According to the Huffington Post, President Donald Trump's Occupational Safety and Health Administration (OSHA) has issued guidance that most employers do not have to report cases of COVID-19 in their workplace to the Department of Labor.
"COVID-19, the disease caused by the coronavirus, is classified as a recordable illness, meaning employers would have to notify the Occupational Safety and Health Administration when an employee gets sick from an exposure at work," wrote Dave Jamieson. "But the nation’s top workplace safety agency now says the majority of U.S. employers won’t have to try to determine whether employees’ infections happened in the workplace unless it’s obvious."
"Employers in health care, emergency response and corrections would have to inform the agency when they become aware of a COVID-19 case that probably resulted from work," continued the report. "But other entities would not have to do so unless there was 'objective evidence' that the transmission was work-related, or there was evidence 'reasonably available to the employer' ― for example, if a whole slew of people who work right next to each other got sick."
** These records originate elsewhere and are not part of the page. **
Context: an optimization exercise on an open-source flow, tuned for small area, a short achievable clock period and few clock cycles per item. The choices shown serve that exercise and are no tape-out recipe. Only simulation tests tie the RTL to the original design; equivalence was not proved.

==> flow/design.v <==
module hsl_conv (
    input  wire       clk,
    input  wire       rst,
    input  wire       in_valid,
    output wire       in_ready,
    input  wire [7:0] in_r,
    input  wire [7:0] in_g,
    input  wire [7:0] in_b,
    output reg        out_valid,
    output reg  [8:0] out_hue,
    output reg  [9:0] out_sat,
    output reg  [9:0] out_light
);
    localparam [11:0] CUT = 12'b000010001001;    
    assign in_ready = 1'b1;
    reg       v0;
    reg [7:0] r0, g0, b0;
    always @(posedge clk) begin
        if (rst) v0 <= 1'b0;
        else     v0 <= in_valid;
        r0 <= in_r;
        g0 <= in_g;
        b0 <= in_b;
    end
    wire        v_a   [0:11], v   [0:11];
    wire [8:0]  s_a   [0:0],  s   [0:0];     
    wire [1:0]  lf_a  [1:11], lf  [1:11];    
    wire [7:0]  d_a   [0:1],  d   [0:1];
    wire [7:0]  e_a   [0:1],  e   [0:1];
    wire [2:0]  sec_a [0:6],  sec [0:6];     
    wire [7:0]  sR_a  [1:11], sR  [1:11];    
    wire [9:0]  sNQ_a [1:11], sNQ [1:11];    
    wire [7:0]  sD_a  [1:11], sD  [1:11];    
    wire [7:0]  hR_a  [1:6],  hR  [1:6];
    wire [5:0]  hNQ_a [1:6],  hNQ [1:6];
    wire [7:0]  hD_a  [1:6],  hD  [1:6];
    wire [8:0]  hue_a [7:11], hue [7:11];    
    function [8:0] add8(input [7:0] a, input [7:0] b, input ci);
        integer i;
        reg c;
        begin
            c = ci;
            for (i = 0; i < 8; i = i + 1) begin
                add8[i] = a[i] ^ b[i] ^ c;
                c = (a[i] & b[i]) | ((a[i] | b[i]) & c);
            end
            add8[8] = c;
        end
    endfunction
    wire rg = (r0 >= g0);
    wire rb = (r0 >= b0);
    wire gb = (g0 >= b0);
    wire maxr = rg & rb;
    wire maxg = ~maxr & gb;
    wire pos  = maxr ? gb : (maxg ? ~rb : rg);
    wire [7:0] M = maxr ? r0 : (maxg ? g0 : b0);
    wire [7:0] Y = maxr ? g0 : (maxg ? b0 : r0);
    wire [7:0] Z = maxr ? b0 : (maxg ? r0 : g0);
    wire [7:0] mid = pos ? Y : Z;
    wire [7:0] mn  = pos ? Z : Y;
    wire [8:0] xd = add8(M, ~mn, 1'b1);
    wire [8:0] xe = add8(mid, ~mn, 1'b1);
    wire [8:0] xs = add8(M, mn, 1'b0);
    assign v_a[0]   = v0;
    assign d_a[0]   = xd[7:0];
    assign e_a[0]   = xe[7:0];
    assign s_a[0]   = xs;
    assign sec_a[0] = {maxr, maxg, pos};
    wire [8:0]  s1   = s[0];
    wire [7:0]  d1   = d[0];
    wire [7:0]  e1   = e[0];
    wire        pos1 = sec[0][0];
    wire [7:0]  D    = s1[8] ? ~s1[7:0] - 8'd1 : s1[7:0];    
    wire [17:0] Ns   = {d1, 10'd0} - {d1, 4'd0} - {d1, 3'd0} + D[7:1];
    wire [7:0]  dn   = d1 - {7'd0, ~pos1};
    wire [13:0] Nh   = {e1, 6'd0} - {e1, 2'd0} + dn[7:1];
    assign v_a[1]   = v[0];
    assign lf_a[1]  = {s1[8], D == 8'd0};
    assign d_a[1]   = d1;
    assign e_a[1]   = e1;
    assign sec_a[1] = sec[0];
    assign sR_a[1]  = Ns[17:10];
    assign sNQ_a[1] = Ns[9:0];
    assign sD_a[1]  = {D[7:1], D[0] | (D == 8'd0)};
    assign hR_a[1]  = Nh[13:6];
    assign hNQ_a[1] = Nh[5:0];
    assign hD_a[1]  = {d1[7:1], d1[0] | (d1 == 8'd0)};
    genvar k;
    generate
        for (k = 2; k <= 11; k = k + 1) begin : step
            wire [8:0] sT  = {sR[k-1], sNQ[k-1][9]};
            wire [7:0] sDv = sD[k-1];
            reg  [8:0] sb;                        
            integer j;
            always @(*) begin
                sb[0] = 1'b0;
                for (j = 0; j < 8; j = j + 1)
                    sb[j+1] = (~sT[j] & sDv[j]) | ((~sT[j] | sDv[j]) & sb[j]);
            end
            wire       sge = sT[8] | ~sb[8];      
            assign sR_a[k]  = sT[7:0] ^ ({8{sge}} & (sDv ^ sb[7:0]));
            assign sNQ_a[k] = {sNQ[k-1][8:0], sge};
            assign sD_a[k]  = sD[k-1];
            assign v_a[k]   = v[k-1];
            assign lf_a[k]  = lf[k-1];
            if (k <= 7) begin : h
                wire [8:0] hT  = {hR[k-1], hNQ[k-1][5]};
                wire [7:0] hDv = hD[k-1];
                reg  [8:0] hb;                    
                integer j;
                always @(*) begin
                    hb[0] = 1'b0;
                    for (j = 0; j < 8; j = j + 1)
                        hb[j+1] = (~hT[j] & hDv[j]) | ((~hT[j] | hDv[j]) & hb[j]);
                end
                wire       hge = hT[8] | ~hb[8];  
                wire [7:0] hRn = hT[7:0] ^ ({8{hge}} & (hDv ^ hb[7:0]));
                wire [5:0] hNn = {hNQ[k-1][4:0], hge};
                wire [2:0] sc  = sec[k-1];
                if (k < 7) begin : mid_
                    assign hR_a[k]  = hRn;
                    assign hNQ_a[k] = hNn;
                    assign hD_a[k]  = hD[k-1];
                    assign sec_a[k] = sc;
                end else begin : last
                    assign hue_a[k] = {sc, hNn};    
                end
            end else begin : hp
                assign hue_a[k] = hue[k-1];
            end
        end
        for (k = 0; k <= 11; k = k + 1) begin : pipe
            if (CUT[k]) begin : r
                reg v_q;
                always @(posedge clk) begin
                    if (rst) v_q <= 1'b0;
                    else     v_q <= v_a[k];
                end
                assign v[k] = v_q;
            end else begin : w
                assign v[k] = v_a[k];
            end
            if (k == 0) begin : s0
                if (CUT[k]) begin : r
                    reg [8:0] q;
                    always @(posedge clk) q <= s_a[k];
                    assign s[k] = q;
                end else begin : w
                    assign s[k] = s_a[k];
                end
            end else begin : lg
                if (CUT[k]) begin : r
                    reg [1:0] q;
                    always @(posedge clk) q <= lf_a[k];
                    assign lf[k] = q;
                end else begin : w
                    assign lf[k] = lf_a[k];
                end
            end
            if (k <= 1) begin : de
                if (CUT[k]) begin : r
                    reg [7:0] dq, eq;
                    always @(posedge clk) begin dq <= d_a[k]; eq <= e_a[k]; end
                    assign d[k] = dq; assign e[k] = eq;
                end else begin : w
                    assign d[k] = d_a[k]; assign e[k] = e_a[k];
                end
            end
            if (k <= 6) begin : sc
                if (CUT[k]) begin : r
                    reg [2:0] q;
                    always @(posedge clk) q <= sec_a[k];
                    assign sec[k] = q;
                end else begin : w
                    assign sec[k] = sec_a[k];
                end
            end
            if (k >= 1) begin : sd
                if (CUT[k]) begin : r
                    reg [7:0] rq, dq;
                    reg [9:0] nq;
                    always @(posedge clk) begin rq <= sR_a[k]; nq <= sNQ_a[k]; dq <= sD_a[k]; end
                    assign sR[k] = rq; assign sD[k] = dq;
                    if (k <= 8) begin : rb
                        wire [9:0] msk = 10'b0000000111 << (k - 1);
                        wire [9:0] ins = {7'd0, dq[3:1]} << (k - 1);
                        assign sNQ[k] = (nq & ~msk) | ins;
                    end else begin : kb
                        assign sNQ[k] = nq;
                    end
                end else begin : w
                    assign sR[k] = sR_a[k]; assign sNQ[k] = sNQ_a[k]; assign sD[k] = sD_a[k];
                end
            end
            if (k >= 1 && k <= 6) begin : hd
                if (CUT[k]) begin : r
                    reg [7:0] rq, dq;
                    reg [5:0] nq;
                    always @(posedge clk) begin rq <= hR_a[k]; nq <= hNQ_a[k]; dq <= hD_a[k]; end
                    assign hR[k] = rq; assign hNQ[k] = nq; assign hD[k] = dq;
                end else begin : w
                    assign hR[k] = hR_a[k]; assign hNQ[k] = hNQ_a[k]; assign hD[k] = hD_a[k];
                end
            end
            if (k >= 7) begin : hu
                if (CUT[k] && k < 11) begin : r
                    reg [8:0] q;
                    always @(posedge clk) q <= hue_a[k];
                    assign hue[k] = q;
                end else begin : w
                    assign hue[k] = hue_a[k];
                end
            end
        end
    endgenerate
    wire [1:0]  lfe = lf_a[11];
    wire [7:0]  Dl  = {sD_a[11][7:1], sD_a[11][0] & ~lfe[0]};    
    wire [16:0] lt  = {Dl, 8'd0} + {Dl, 6'd0} + Dl + 17'd4136;
    wire [9:0]  L   = {1'b0, Dl, 1'b0} - lt[16:13];
    wire [9:0]  light = lfe[1] ? 10'd1000 - L : L;
    wire [2:0] sc   = hue_a[11][8:6];
    wire [5:0] hq   = hue_a[11][5:0];
    wire [8:0] base = sc[2] ? (sc[0] ? 9'd0 : 9'd360) : (sc[1] ? 9'd120 : 9'd240);
    wire [8:0] hsum = sc[0] ? base + {3'd0, hq} : base - {3'd0, hq};
    wire [8:0] hue_o = (hsum == 9'd360) ? 9'd0 : hsum;
    always @(posedge clk) begin
        if (rst) out_valid <= 1'b0;
        else     out_valid <= v_a[11];
        out_hue   <= hue_o;
        out_sat   <= sNQ_a[11];
        out_light <= light;
    end
endmodule
Settings: LEC_CHECK=0, ABC_AREA=1, CAP_MARGIN=20, CORE_MARGIN=2, CORE_UTILIZATION=40, SLEW_MARGIN=20; clock period 35.0 ns.
standard.sh (not shown) runs the stock make flow with config.mk's settings and CLKGATE_MAP_FILE= SYNTH_SCRIPT=/design/flow/synth_recipe.tcl, a recipe that flattens the netlist after the stock synthesis.
==> flow/flow/run.sh <==
#!/bin/bash
# The standard layout (the standard.sh: ORFS synthesis through finish),
# with the port buffers that ORFS inserts at global placement made plain
# buf_2 cells instead of the default delay-cell buffers.
set -euo pipefail
bash standard.sh BUFFER_PORTS_ARGS="-buffer_cell sky130_fd_sc_hd__buf_2" finish > make_finish.log 2>&1
The starting point completed without violations.
Testbench counts at the start, summed over its fixed seeds: cycles 8,040, items 8,000.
Some workplace safety experts are horrified by this decision — including David Michaels, who served as OSHA director under President Barack Obama.
The Labor Department, which includes OSHA, was recently taken over by Eugene Scalia, son of the late conservative Supreme Court justice Antonin Scalia. The choice was met with criticism, given that Scalia has represented corporations including Walmart, Ford, and UPS in labor rights cases.